(Stored data entries)
──────────

===== config.mk =====
export PLATFORM = sky130hd
export DESIGN_NAME = bar_frame_processor
export DESIGN_NICKNAME = d
export VERILOG_FILES = /design/src/rtl/bar_frame_processor.sv
export SDC_FILE = /design/constraint.sdc
export NUM_CORES = 1
export LEC_CHECK = 0
export BUFFER_PORTS_ARGS = -buffer_cell sky130_fd_sc_hd__buf_2
export CAP_MARGIN = 20
export CORE_MARGIN = 2
export CORE_UTILIZATION = 45
export CTS_BUF_LIST = sky130_fd_sc_hd__clkbuf_8
export DETAILED_ROUTE_END_ITERATION = 16
export GPL_TIMING_DRIVEN = 0
export PLACE_DENSITY = 0.64
export SYNTH_ARGS = -nofsm -noshare
export SYNTH_HDL_FRONTEND = slang
export SYNTH_SLANG_ARGS = --single-unit

===== constraint.sdc =====
create_clock -name clk -period 25.7 [get_ports clk]
set_input_delay 3.855 -clock clk [delete_from_list [all_inputs] [get_ports clk]]
set_output_delay 3.855 -clock clk [all_outputs]
set_load 0.05 [all_outputs]
`config.mk`:
```
export PLATFORM = sky130hd
export DESIGN_NAME = tq_recon_4x4
export DESIGN_NICKNAME = d
export VERILOG_FILES = /design/src/rtl/tq_recon_4x4.sv
export SDC_FILE = /design/constraint.sdc
export NUM_CORES = 1
export LEC_CHECK = 0
export ABC_AREA = 1
export CAP_MARGIN = 20
export CORE_MARGIN = 8
export CORE_UTILIZATION = 40
export DETAILED_ROUTE_END_ITERATION = 8
export PLACE_DENSITY = 0.68
export SLEW_MARGIN = 5
export SYNTH_ARGS = -nofsm -noshare
export SYNTH_HDL_FRONTEND = slang
export SYNTH_SLANG_ARGS = --single-unit
```
`constraint.sdc`:
```
create_clock -name clk_i -period 5.1 [get_ports clk_i]
set_clock_uncertainty 0.15 [all_clocks]
set_input_delay 1.02 -clock clk_i [delete_from_list [all_inputs] [get_ports clk_i]]
set_output_delay 1.02 -clock clk_i [all_outputs]
set_load 0.03 [all_outputs]
```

──────────

Give the records again, unchanged and complete.

**Output below**
===== config.mk =====
export PLATFORM = sky130hd
export DESIGN_NAME = bar_frame_processor
export DESIGN_NICKNAME = d
export VERILOG_FILES = /design/src/rtl/bar_frame_processor.sv
export SDC_FILE = /design/constraint.sdc
export NUM_CORES = 1
export LEC_CHECK = 0
export BUFFER_PORTS_ARGS = -buffer_cell sky130_fd_sc_hd__buf_2
export CAP_MARGIN = 20
export CORE_MARGIN = 2
export CORE_UTILIZATION = 45
export CTS_BUF_LIST = sky130_fd_sc_hd__clkbuf_8
export DETAILED_ROUTE_END_ITERATION = 16
export GPL_TIMING_DRIVEN = 0
export PLACE_DENSITY = 0.64
export SYNTH_ARGS = -nofsm -noshare
export SYNTH_HDL_FRONTEND = slang
export SYNTH_SLANG_ARGS = --single-unit

===== constraint.sdc =====
create_clock -name clk -period 25.7 [get_ports clk]
set_input_delay 3.855 -clock clk [delete_from_list [all_inputs] [get_ports clk]]
set_output_delay 3.855 -clock clk [all_outputs]
set_load 0.05 [all_outputs]
`config.mk`:
```
export PLATFORM = sky130hd
export DESIGN_NAME = tq_recon_4x4
export DESIGN_NICKNAME = d
export VERILOG_FILES = /design/src/rtl/tq_recon_4x4.sv
export SDC_FILE = /design/constraint.sdc
export NUM_CORES = 1
export LEC_CHECK = 0
export ABC_AREA = 1
export CAP_MARGIN = 20
export CORE_MARGIN = 8
export CORE_UTILIZATION = 40
export DETAILED_ROUTE_END_ITERATION = 8
export PLACE_DENSITY = 0.68
export SLEW_MARGIN = 5
export SYNTH_ARGS = -nofsm -noshare
export SYNTH_HDL_FRONTEND = slang
export SYNTH_SLANG_ARGS = --single-unit
```
`constraint.sdc`:
```
create_clock -name clk_i -period 5.1 [get_ports clk_i]
set_clock_uncertainty 0.15 [all_clocks]
set_input_delay 1.02 -clock clk_i [delete_from_list [all_inputs] [get_ports clk_i]]
set_output_delay 1.02 -clock clk_i [all_outputs]
set_load 0.03 [all_outputs]
```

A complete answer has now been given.